Those lines of the data that hold the word "every" are to be copied out.

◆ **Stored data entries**
..............................

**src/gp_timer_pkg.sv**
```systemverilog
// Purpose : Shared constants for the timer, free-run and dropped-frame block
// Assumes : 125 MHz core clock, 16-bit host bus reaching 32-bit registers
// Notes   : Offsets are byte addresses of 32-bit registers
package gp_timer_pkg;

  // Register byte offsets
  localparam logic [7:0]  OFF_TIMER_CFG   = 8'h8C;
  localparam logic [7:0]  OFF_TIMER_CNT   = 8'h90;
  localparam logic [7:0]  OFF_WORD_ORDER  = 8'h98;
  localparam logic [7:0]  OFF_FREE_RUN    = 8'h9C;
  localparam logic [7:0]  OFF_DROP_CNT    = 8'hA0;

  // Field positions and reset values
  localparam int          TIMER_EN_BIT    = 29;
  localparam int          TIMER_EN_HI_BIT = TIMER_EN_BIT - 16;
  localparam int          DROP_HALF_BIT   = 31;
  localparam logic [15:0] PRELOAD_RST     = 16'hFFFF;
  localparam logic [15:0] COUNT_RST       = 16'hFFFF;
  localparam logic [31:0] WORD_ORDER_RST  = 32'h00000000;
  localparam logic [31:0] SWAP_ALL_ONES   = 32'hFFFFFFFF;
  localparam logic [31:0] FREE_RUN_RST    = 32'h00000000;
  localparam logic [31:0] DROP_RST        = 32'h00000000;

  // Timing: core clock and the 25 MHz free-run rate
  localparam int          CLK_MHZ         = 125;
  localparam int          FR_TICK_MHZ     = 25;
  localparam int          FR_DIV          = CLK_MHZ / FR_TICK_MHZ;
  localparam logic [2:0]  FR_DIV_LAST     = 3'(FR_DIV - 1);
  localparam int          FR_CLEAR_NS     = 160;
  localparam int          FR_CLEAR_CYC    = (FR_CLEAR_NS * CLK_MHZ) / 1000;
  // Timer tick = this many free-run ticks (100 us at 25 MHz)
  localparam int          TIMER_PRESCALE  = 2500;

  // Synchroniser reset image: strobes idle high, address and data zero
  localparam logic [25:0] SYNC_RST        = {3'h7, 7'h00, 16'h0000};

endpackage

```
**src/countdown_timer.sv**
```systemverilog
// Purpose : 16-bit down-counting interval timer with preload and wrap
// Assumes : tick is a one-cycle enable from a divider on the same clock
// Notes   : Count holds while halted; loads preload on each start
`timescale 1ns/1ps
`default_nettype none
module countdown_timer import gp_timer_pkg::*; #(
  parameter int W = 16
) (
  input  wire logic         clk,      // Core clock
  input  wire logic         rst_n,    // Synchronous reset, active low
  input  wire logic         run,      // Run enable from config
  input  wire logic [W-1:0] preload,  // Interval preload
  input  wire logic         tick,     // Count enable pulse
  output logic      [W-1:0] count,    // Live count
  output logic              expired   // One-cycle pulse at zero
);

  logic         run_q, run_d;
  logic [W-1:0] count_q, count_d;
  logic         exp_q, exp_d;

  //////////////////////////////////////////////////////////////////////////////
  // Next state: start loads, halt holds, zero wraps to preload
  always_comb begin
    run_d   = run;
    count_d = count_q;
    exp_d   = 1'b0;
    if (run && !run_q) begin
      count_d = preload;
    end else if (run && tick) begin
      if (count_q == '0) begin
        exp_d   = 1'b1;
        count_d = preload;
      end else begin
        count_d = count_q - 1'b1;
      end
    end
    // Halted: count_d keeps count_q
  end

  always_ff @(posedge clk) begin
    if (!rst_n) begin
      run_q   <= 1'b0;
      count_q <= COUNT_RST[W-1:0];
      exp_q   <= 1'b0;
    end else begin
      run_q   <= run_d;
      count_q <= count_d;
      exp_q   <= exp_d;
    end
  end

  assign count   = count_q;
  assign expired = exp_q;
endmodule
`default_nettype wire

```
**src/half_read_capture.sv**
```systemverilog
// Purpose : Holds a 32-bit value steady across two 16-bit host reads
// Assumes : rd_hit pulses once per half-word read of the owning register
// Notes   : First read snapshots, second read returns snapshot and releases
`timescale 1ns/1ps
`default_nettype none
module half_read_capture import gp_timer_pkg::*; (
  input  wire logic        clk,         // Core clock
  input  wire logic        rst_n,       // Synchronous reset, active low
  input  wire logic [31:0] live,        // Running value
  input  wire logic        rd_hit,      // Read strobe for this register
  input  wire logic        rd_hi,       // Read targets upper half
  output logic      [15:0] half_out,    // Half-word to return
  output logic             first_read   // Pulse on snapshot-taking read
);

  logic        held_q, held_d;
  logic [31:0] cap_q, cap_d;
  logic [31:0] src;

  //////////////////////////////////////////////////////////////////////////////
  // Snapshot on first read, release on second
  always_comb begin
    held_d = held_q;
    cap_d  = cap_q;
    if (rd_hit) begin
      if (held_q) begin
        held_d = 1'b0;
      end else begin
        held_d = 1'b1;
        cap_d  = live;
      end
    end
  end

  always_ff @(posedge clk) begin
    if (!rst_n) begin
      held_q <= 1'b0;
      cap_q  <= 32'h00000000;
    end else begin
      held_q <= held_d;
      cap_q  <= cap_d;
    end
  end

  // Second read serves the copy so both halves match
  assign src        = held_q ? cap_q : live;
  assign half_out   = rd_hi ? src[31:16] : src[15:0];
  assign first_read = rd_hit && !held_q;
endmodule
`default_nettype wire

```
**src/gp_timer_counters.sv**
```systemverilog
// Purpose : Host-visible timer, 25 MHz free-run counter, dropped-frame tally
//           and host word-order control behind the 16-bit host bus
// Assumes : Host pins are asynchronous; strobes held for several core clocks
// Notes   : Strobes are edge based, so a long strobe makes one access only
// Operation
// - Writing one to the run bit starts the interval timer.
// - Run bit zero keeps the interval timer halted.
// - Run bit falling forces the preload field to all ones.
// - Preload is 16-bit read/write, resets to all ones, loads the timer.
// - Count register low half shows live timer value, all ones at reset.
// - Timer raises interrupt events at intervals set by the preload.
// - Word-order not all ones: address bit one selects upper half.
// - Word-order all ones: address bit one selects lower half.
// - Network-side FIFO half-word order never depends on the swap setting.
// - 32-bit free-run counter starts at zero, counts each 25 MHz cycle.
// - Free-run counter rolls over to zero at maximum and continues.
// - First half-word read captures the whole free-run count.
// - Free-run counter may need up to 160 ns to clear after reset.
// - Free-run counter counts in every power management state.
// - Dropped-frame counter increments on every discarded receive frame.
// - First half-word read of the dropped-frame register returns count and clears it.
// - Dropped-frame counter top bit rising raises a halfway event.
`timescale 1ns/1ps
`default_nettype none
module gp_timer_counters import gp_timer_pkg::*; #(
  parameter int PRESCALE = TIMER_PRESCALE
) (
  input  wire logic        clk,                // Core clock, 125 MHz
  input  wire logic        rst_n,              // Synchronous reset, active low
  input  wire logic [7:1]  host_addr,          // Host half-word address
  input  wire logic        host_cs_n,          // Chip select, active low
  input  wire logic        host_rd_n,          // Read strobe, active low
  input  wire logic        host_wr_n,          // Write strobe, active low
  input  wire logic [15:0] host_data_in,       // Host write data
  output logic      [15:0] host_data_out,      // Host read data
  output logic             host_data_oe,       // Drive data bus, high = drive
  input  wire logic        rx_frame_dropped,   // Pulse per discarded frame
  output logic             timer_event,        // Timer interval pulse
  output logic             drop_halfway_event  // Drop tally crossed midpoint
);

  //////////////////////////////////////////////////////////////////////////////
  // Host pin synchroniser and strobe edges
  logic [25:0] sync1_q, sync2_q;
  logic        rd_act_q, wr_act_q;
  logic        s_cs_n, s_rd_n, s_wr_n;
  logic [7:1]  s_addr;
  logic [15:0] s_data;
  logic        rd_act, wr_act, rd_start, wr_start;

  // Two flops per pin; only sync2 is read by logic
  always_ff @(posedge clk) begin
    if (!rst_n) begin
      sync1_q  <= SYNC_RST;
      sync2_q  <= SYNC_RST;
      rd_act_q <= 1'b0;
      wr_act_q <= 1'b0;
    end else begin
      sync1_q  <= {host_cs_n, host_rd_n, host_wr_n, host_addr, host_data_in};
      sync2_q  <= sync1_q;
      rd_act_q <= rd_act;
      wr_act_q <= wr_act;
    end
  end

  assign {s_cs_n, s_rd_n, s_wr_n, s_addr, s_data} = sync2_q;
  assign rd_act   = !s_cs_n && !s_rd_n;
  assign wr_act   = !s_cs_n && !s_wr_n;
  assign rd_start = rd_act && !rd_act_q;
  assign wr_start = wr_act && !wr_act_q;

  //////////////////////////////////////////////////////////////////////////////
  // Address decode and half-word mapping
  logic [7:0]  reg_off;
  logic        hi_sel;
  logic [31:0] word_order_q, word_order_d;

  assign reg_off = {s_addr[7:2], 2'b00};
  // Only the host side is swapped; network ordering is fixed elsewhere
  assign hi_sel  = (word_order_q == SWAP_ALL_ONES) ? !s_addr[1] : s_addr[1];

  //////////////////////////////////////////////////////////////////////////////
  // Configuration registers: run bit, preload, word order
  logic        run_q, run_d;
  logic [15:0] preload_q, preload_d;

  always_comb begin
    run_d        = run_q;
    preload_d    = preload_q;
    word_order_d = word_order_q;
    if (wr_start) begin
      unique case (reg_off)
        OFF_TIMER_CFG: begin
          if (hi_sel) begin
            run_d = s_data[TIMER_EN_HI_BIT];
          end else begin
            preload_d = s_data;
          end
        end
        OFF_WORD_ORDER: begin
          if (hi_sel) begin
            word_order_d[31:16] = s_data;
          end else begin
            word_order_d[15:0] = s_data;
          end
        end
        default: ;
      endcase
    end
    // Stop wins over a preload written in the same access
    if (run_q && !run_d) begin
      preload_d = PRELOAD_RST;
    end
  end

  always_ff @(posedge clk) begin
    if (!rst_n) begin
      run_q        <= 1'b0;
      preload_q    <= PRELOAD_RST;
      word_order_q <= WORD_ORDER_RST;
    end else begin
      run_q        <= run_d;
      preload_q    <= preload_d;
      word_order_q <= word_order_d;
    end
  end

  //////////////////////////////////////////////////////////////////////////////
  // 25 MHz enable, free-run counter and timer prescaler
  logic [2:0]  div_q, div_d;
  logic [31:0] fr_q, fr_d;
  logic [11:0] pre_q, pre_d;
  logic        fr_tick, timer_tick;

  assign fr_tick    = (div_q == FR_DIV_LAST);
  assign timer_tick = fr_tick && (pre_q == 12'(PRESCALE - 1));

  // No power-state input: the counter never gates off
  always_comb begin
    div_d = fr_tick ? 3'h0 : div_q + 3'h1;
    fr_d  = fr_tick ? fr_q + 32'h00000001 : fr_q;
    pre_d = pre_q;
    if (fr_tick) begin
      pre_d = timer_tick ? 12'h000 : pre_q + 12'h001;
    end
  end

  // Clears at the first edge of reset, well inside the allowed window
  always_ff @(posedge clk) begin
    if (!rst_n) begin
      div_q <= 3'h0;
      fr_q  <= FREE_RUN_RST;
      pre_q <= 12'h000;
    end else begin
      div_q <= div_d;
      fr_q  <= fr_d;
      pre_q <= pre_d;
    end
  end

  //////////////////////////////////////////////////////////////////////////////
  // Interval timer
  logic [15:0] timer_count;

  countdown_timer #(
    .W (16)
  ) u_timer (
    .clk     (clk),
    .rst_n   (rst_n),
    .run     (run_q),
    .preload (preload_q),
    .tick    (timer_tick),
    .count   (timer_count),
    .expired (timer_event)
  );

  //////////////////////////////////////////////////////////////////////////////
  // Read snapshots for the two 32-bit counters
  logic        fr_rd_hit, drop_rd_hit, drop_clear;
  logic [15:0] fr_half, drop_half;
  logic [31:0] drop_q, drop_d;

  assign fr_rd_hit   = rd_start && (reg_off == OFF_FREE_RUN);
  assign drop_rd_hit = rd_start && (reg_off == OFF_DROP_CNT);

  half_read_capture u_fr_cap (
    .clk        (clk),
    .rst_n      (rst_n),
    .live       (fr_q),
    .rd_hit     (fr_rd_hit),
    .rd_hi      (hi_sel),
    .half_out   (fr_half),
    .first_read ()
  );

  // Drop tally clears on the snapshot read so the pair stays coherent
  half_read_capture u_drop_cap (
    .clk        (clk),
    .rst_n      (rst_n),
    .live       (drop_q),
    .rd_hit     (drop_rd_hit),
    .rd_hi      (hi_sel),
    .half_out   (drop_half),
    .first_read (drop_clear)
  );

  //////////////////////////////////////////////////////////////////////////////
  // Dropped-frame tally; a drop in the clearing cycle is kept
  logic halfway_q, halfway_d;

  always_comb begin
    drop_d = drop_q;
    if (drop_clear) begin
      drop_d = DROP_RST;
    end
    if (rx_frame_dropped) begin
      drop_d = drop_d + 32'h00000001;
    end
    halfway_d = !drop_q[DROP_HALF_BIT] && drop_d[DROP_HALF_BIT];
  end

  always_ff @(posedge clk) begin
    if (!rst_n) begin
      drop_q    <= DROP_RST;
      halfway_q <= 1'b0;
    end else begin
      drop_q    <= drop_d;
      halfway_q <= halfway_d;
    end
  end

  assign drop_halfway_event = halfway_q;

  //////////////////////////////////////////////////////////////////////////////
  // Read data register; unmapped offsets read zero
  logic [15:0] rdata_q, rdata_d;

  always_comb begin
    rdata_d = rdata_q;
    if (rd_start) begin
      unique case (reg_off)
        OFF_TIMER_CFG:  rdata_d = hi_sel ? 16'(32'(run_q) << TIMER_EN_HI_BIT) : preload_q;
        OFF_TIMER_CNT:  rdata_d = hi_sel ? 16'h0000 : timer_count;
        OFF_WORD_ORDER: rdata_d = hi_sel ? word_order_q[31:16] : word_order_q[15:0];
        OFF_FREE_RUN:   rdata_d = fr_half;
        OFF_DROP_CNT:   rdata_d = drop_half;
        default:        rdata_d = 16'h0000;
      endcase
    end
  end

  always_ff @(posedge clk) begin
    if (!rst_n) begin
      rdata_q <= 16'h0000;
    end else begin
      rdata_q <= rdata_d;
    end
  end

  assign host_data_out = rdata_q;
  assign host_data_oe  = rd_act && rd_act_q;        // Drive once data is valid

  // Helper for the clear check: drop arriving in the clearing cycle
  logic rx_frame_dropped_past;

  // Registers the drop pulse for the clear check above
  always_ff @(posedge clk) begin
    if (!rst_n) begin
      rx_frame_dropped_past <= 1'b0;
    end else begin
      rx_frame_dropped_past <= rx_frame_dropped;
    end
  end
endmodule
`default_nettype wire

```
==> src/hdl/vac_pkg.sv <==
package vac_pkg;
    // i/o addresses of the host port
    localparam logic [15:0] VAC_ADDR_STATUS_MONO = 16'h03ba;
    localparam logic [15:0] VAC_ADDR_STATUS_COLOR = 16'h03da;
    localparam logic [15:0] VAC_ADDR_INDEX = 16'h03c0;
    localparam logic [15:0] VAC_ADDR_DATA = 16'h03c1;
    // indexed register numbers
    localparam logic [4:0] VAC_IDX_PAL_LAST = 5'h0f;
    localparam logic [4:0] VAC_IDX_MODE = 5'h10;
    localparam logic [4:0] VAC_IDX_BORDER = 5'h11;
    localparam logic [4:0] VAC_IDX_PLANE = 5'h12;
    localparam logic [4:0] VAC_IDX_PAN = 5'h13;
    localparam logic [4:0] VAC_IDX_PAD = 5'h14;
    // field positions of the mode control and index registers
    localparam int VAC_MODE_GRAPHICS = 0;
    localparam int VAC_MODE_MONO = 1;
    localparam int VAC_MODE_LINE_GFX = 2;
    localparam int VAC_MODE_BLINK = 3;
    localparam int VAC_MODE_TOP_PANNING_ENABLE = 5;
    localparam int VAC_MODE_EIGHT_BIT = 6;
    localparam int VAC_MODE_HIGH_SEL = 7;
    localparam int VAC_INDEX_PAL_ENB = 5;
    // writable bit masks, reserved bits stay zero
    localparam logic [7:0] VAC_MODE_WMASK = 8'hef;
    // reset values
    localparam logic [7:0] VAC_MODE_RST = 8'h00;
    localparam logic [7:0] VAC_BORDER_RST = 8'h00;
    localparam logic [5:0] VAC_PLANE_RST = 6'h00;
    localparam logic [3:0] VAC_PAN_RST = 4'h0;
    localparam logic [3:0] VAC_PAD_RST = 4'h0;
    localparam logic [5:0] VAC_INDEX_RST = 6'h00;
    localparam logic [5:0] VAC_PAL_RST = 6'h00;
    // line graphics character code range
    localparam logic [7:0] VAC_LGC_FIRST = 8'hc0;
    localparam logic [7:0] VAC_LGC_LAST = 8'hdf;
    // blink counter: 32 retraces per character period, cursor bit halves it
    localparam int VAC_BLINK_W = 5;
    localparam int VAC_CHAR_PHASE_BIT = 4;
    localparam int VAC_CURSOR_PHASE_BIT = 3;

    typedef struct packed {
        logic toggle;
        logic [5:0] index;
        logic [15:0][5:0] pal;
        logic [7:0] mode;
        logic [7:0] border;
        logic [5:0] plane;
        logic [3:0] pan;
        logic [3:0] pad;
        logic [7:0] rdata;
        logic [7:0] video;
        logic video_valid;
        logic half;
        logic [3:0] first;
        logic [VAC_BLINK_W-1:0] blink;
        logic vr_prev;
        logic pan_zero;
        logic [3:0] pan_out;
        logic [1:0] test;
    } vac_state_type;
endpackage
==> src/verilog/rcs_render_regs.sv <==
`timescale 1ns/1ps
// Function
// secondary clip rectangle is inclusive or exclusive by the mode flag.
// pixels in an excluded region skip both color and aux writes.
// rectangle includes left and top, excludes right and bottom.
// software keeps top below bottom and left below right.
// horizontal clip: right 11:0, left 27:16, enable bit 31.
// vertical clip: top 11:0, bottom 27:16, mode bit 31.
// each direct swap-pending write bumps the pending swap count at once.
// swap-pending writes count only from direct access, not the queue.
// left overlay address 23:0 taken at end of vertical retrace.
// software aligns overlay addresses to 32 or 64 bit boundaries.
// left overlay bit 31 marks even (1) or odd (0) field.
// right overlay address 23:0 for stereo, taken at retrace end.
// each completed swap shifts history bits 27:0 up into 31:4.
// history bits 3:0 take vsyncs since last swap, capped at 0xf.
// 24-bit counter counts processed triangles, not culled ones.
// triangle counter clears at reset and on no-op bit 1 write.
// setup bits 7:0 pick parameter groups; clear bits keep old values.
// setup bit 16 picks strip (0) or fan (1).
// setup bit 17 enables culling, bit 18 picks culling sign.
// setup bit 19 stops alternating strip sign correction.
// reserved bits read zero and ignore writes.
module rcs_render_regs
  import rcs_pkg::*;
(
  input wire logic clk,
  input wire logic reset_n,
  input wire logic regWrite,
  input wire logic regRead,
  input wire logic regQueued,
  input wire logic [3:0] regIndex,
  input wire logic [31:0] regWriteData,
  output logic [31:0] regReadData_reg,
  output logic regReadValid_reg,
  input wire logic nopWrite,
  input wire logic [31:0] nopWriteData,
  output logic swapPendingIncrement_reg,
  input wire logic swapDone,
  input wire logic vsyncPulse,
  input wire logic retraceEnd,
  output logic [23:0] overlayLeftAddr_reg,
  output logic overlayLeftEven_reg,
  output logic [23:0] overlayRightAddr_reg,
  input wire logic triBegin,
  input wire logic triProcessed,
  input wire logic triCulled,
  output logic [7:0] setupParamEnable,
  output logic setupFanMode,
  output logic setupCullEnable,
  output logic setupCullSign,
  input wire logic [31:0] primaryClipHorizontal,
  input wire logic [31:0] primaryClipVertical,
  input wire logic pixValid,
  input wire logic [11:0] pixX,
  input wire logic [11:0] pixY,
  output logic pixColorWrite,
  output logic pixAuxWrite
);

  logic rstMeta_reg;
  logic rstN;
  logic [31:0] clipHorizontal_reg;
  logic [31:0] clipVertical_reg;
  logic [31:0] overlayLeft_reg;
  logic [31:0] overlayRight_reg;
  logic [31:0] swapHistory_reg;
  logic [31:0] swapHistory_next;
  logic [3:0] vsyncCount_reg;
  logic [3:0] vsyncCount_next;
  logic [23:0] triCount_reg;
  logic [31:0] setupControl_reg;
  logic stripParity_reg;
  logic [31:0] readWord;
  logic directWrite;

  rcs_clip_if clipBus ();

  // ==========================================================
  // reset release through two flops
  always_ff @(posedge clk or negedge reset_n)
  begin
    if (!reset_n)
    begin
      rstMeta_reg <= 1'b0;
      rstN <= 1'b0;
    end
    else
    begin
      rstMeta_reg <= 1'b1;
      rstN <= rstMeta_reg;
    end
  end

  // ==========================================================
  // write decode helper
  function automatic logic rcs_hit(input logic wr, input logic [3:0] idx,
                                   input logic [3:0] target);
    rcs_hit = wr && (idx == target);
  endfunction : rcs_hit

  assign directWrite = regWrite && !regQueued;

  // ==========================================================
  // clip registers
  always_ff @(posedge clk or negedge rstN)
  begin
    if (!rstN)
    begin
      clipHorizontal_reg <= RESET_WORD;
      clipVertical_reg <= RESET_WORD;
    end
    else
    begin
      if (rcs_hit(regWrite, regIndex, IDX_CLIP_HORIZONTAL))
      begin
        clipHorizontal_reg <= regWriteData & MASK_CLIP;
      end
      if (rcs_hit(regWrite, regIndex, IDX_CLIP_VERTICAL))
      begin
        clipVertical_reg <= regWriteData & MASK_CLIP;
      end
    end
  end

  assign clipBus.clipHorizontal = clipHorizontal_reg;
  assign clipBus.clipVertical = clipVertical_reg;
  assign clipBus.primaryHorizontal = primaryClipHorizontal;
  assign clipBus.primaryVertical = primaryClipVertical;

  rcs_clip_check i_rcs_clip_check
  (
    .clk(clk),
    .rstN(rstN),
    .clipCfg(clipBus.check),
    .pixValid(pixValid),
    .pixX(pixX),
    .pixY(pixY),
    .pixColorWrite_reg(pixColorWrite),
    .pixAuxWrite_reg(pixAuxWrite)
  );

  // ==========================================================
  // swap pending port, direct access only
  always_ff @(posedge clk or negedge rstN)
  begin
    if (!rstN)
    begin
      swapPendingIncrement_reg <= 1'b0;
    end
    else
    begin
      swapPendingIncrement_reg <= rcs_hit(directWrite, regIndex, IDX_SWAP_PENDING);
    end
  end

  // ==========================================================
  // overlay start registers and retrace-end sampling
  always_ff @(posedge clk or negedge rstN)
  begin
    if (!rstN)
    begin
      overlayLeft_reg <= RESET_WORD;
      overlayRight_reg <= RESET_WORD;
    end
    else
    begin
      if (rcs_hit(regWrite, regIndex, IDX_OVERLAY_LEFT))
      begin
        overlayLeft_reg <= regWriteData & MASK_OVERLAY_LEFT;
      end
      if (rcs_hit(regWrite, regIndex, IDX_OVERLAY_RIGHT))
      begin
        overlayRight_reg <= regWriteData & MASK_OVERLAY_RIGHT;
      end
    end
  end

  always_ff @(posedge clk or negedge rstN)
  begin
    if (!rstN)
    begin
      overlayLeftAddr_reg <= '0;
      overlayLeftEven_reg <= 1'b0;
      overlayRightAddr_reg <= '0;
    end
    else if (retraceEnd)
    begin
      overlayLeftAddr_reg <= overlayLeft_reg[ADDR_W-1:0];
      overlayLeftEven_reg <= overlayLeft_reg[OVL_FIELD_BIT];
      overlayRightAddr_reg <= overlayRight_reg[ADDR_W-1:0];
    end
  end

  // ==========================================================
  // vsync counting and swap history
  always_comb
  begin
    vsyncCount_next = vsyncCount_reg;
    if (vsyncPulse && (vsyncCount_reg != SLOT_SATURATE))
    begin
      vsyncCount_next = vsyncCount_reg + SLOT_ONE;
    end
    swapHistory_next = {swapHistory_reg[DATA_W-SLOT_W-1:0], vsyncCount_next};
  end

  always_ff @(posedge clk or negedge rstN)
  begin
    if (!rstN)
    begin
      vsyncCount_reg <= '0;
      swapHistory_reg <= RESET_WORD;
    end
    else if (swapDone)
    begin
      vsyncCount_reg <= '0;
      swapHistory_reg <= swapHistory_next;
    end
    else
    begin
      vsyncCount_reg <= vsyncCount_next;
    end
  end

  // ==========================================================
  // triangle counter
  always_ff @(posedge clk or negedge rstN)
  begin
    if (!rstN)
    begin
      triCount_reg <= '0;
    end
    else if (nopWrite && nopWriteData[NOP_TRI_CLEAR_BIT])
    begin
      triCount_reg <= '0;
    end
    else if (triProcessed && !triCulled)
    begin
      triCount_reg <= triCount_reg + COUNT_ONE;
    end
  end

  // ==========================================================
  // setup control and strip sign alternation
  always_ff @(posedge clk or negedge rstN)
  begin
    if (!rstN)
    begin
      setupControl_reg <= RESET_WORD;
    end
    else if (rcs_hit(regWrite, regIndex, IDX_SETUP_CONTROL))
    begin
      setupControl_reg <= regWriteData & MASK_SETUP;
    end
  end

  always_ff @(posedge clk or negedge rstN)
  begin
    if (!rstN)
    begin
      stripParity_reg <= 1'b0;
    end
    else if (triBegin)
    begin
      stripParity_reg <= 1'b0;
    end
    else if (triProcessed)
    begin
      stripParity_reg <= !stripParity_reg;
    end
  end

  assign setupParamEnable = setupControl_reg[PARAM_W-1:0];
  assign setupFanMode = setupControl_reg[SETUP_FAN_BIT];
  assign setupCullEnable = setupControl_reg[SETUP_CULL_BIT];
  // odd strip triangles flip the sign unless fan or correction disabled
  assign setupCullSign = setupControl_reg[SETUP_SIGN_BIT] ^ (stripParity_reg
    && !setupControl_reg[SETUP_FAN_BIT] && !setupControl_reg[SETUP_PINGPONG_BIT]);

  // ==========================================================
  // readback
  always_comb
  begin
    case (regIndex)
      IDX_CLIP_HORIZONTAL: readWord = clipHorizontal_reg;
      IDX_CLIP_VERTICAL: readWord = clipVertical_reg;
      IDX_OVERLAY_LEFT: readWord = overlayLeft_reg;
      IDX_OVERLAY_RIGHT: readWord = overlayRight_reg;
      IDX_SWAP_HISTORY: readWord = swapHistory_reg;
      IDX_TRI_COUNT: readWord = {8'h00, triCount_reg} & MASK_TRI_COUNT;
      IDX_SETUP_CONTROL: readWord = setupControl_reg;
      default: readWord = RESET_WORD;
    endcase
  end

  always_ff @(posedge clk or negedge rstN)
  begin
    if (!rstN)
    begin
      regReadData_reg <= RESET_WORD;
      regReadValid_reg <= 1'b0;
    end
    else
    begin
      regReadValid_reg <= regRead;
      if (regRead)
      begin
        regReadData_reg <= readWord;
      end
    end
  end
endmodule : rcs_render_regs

..............................

◆ **Your solution**
// - Free-run counter counts in every power management state.
// - Dropped-frame counter increments on every discarded receive frame.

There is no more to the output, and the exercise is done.